关键词: *Bipolar Disorder China Humans Male Prostatectomy *Prostatic Hyperplasia Quality of Life *Transurethral Resection of Prostate Treatment Outcome Benign prostatic hyperplasia High-risk and senior patients Meta-analysis Systematic review Transurethral bipolar plasmakinetic prostatectomy

文献简介

Objective: To evaluate the effectiveness and safety of transurethral bipolar plasmakinetic prostatectomy in the treatment of benign prostatic hyperplasia in high-risk and senior patients in China.
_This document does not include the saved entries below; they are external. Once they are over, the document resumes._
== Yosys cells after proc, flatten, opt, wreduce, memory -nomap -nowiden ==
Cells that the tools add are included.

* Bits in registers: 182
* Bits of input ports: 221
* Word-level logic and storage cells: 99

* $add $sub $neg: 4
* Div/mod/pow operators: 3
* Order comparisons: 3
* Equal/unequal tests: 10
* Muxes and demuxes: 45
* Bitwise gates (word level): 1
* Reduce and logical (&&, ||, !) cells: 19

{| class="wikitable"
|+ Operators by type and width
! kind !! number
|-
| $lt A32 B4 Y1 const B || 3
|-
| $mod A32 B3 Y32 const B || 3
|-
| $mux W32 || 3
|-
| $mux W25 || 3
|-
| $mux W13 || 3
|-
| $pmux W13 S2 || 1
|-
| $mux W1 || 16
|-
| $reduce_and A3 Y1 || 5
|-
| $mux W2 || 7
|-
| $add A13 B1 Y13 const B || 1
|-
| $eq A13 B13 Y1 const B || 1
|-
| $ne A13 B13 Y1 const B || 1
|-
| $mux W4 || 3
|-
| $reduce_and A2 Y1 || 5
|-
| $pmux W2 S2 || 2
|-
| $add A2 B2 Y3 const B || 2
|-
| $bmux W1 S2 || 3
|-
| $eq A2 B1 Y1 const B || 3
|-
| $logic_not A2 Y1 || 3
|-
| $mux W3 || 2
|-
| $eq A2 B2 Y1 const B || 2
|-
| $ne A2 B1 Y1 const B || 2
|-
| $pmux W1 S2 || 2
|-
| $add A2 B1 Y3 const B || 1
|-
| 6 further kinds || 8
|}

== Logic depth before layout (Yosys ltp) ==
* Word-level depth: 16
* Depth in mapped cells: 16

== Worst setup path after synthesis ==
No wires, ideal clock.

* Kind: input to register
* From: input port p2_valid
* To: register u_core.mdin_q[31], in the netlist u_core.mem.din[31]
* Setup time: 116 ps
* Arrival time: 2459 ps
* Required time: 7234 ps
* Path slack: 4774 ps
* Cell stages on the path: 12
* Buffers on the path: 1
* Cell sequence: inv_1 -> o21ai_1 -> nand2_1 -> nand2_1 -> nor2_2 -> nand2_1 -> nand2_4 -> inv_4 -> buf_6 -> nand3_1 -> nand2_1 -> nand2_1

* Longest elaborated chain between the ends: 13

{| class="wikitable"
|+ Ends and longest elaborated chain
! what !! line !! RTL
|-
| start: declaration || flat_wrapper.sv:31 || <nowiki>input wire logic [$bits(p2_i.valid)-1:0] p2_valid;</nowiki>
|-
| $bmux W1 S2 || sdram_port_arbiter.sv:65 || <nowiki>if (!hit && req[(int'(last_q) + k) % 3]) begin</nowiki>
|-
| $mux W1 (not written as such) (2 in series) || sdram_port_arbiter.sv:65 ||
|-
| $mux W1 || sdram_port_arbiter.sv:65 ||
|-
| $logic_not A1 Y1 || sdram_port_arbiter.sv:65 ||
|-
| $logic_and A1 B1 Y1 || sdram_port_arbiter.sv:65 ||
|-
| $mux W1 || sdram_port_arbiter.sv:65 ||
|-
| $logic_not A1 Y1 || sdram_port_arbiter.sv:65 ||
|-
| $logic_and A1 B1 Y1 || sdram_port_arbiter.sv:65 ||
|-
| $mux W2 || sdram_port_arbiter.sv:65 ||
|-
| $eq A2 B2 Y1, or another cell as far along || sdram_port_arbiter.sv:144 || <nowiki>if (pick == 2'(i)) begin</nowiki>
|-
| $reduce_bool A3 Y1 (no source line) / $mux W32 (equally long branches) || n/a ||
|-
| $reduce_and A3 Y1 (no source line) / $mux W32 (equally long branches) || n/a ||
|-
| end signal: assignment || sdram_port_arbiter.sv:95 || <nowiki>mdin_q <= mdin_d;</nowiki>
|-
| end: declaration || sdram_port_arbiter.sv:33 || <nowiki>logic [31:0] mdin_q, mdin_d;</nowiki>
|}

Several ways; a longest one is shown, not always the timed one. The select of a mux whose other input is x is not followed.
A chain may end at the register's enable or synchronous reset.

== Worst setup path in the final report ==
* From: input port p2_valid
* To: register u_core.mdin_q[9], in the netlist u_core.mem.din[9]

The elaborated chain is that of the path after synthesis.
Methods: The PubMed, Cochrane Library, CBM, CNKI and WanFang databases were searched with computer for collecting relevant interventional case series from establishment dates to September 14, 2018. After quality evaluation and data extraction independently conducted by two authors, the Meta-analysis was performed using the Comprehensive Meta-analysis V2 software. Results: Eighteen studies involving 1 899 patients are included. Maximum flow rate increased to 12.28 ml/s (95%CI: 8.42-16.14), 12.88 ml/s (95%CI: 9.85-15.92) ,14.32 ml/s (95%CI: 10.47-18.18), 14.93 ml/s (95%CI: 10.19-19.67) and 20.00 ml/s (95%CI: 19.08-20.92) in 1, 3, 6, 12 and 24 months after surgery, respectively. International prostate symptom score decreased to -18.60 (95%CI: -23.20--14.00), -17.62 (95%CI: -20.21--15.03), -19.14 (95%CI: -20.70--17.59), -19.06 (95%CI: -21.53--16.60) and -22.90 (95%CI: -24.26--21.54), respectively. Quality of life decreased to -2.38 (95%CI: -4.26--0.50), -3.39 (95%CI: -4.57--2.21),-3.75 (95%CI: -4.14--3.36), -3.36(95%CI: -4.56--2.16), and -4.58(95%CI: -4.75--4.41). Post void residual decreased to -231.16 ml (95%CI: -288.30--174.01), -76.10 ml (95%CI: -116.71--35.50), -159.90 ml(95%CI: -207.21--112.59) and -87.70 ml (95%CI: -91.91--83.48). The event rate of postoperative adverse reactions all were not high. Conclusion: Transurethral bipolar plasmakinetic prostatectomy has better clinical efficacy and no obvious side effects in the treatment of benign prostatic hyperplasia in high-risk and senior patients in China.